[DATA FOR REVIEW — start]

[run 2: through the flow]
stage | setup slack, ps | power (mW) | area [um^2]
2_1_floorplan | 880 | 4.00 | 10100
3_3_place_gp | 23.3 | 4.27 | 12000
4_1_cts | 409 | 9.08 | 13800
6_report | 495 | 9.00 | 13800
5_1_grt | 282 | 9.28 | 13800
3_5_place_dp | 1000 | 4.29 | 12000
[src/logic/sys16_pkg.sv]
// Shared definitions for the main-board bus glue
// Address and data widths, region and bus-state enums,
// open-bus value and parallel port reset values

package sys16_pkg;

    // Word address, byte address bits 23:1
    localparam int addr_w = 23;
    localparam int data_w = 16;

    // Region selected by one bus cycle
    typedef enum logic [3:0] {
        reg_none,
        reg_rom,
        reg_vram,
        reg_char,
        reg_obj,
        reg_pal,
        reg_io,
        reg_wdog,
        reg_ram
    } region_e;

    // Bus control FSM states
    typedef enum logic [1:0] {
        s_idle,
        s_decode,
        s_wait,
        s_ack
    } bus_state_e;

    // Returned for unmapped reads and the I/O upper byte
    localparam logic [data_w-1:0] open_bus = 16'hffff;

    // Port A is the sound latch, idles at all ones
    localparam logic [7:0] porta_rst = 8'hff;
    // Port B bit 7 is flip, screen starts upright
    localparam logic [7:0] portb_rst = 8'h00;
    // Port C bit 7 is the sound interrupt, active low
    localparam logic [7:0] portc_rst = 8'h80;

endpackage
[config.mk]
export PLATFORM = sky130hd
export DESIGN_NAME = sim_ram_top
export DESIGN_NICKNAME = d
export VERILOG_FILES = /design/src/axil_pkg.sv /design/src/ram_pkg.sv /design/src/mem_if.sv /design/src/req_fifo.sv /design/src/ready_throttle.sv /design/src/ram_array.sv /design/src/write_stage.sv /design/src/read_stage.sv /design/src/sim_ram_top.sv
export VERILOG_INCLUDE_DIRS = /design/src
export SDC_FILE = /design/constraint.sdc
export NUM_CORES = 2
export LEC_CHECK = 0
export BUFFER_PORTS_ARGS = -buffer_cell sky130_fd_sc_hd__buf_2
export CAP_MARGIN = 10
export CORE_MARGIN = 5
export CORE_UTILIZATION = 63
export DETAILED_ROUTE_END_ITERATION = 12
export PLACE_DENSITY = 0.79
export SLEW_MARGIN = 0
export SYNTH_ARGS = -nofsm -noshare
export SYNTH_HDL_FRONTEND = slang
export SYNTH_HIERARCHICAL = 1
export SYNTH_SLANG_ARGS = --single-unit
[constraint.sdc]
create_clock -name aclk -period 3.5 [get_ports aclk]
set_clock_uncertainty 0.15 [all_clocks]
set_input_delay 0.175 -clock aclk [delete_from_list [all_inputs] [get_ports aclk]]
set_output_delay 0.175 -clock aclk [all_outputs]
set_load 0.01 [all_outputs]
[src/sim_ram_consts.svh]
/* AXI4-Lite RAM model constants
   Bus widths, outstanding-request depth and LFSR start values */

`ifndef SIM_RAM_CONSTS_SVH
`define SIM_RAM_CONSTS_SVH

// Byte address and data widths
`define SIM_RAM_ADDR_W      8
`define SIM_RAM_DATA_W      32

// Entries per outstanding-request queue
`define SIM_RAM_OSTD_NUM    4

// LFSR start values, one per throttled channel, never zero
`define SIM_RAM_AR_SEED     32'hCCCC_CCCC
`define SIM_RAM_W_SEED      32'h8711_CBAA
`define SIM_RAM_R_SEED      32'h986A_23CC

`endif

[src/axil_pkg.sv]
/* AXI4-Lite channel types
   Address, data, strobe and response fields of the slave port */

`include "sim_ram_consts.svh"

package axil_pkg;

    // Channel payload fields
    typedef logic [`SIM_RAM_ADDR_W-1:0]   addr_t;
    typedef logic [`SIM_RAM_DATA_W-1:0]   data_t;
    typedef logic [`SIM_RAM_DATA_W/8-1:0] strb_t;
    typedef logic [1:0]                   resp_t;

    // The model never reports an error
    localparam resp_t RESP_OKAY = 2'b00;

    // One write data beat as stored in the data queue
    typedef struct packed {
        data_t data;
        strb_t strb;
    } wbeat_t;

endpackage

[src/ram_pkg.sv]
/* Memory array types
   Word index, array size and throttle LFSR state */

`include "sim_ram_consts.svh"

package ram_pkg;

    // Byte address bits below the word index
    localparam int BYTE_LSB_W = $clog2(`SIM_RAM_DATA_W / 8);

    // Word index, the byte address without its low bits
    localparam int WORD_IDX_W = `SIM_RAM_ADDR_W - BYTE_LSB_W;
    typedef logic [WORD_IDX_W-1:0] word_idx_t;

    // Words in the array, one per index
    localparam int RAM_WORDS = 2 ** WORD_IDX_W;

    // Throttle LFSR and shift register state
    typedef logic [31:0] lfsr_t;

endpackage

[src/mem_if.sv]
/* Array access port
   Joins the write and read access stages to the word storage */

`timescale 1ns/1ps

interface mem_if
    import axil_pkg::*, ram_pkg::*;
();

    // Write port, one word per cycle
    logic       we;
    word_idx_t  widx;
    data_t      wdata;
    strb_t      wstrb;

    // Combinational read port
    word_idx_t  ridx;
    data_t      rdata;

    modport writer (
        output we, widx, wdata, wstrb
    );

    modport reader (
        output ridx,
        input  rdata
    );

    modport array (
        input  we, widx, wdata, wstrb, ridx,
        output rdata
    );

endinterface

[DATA FOR REVIEW — finish]

#### AIM OF THE EXERCISE
If a line in the records contains the word "outstanding", copy it out.

#### SOLUTION
   Bus widths, outstanding-request depth and LFSR start values */
// Entries per outstanding-request queue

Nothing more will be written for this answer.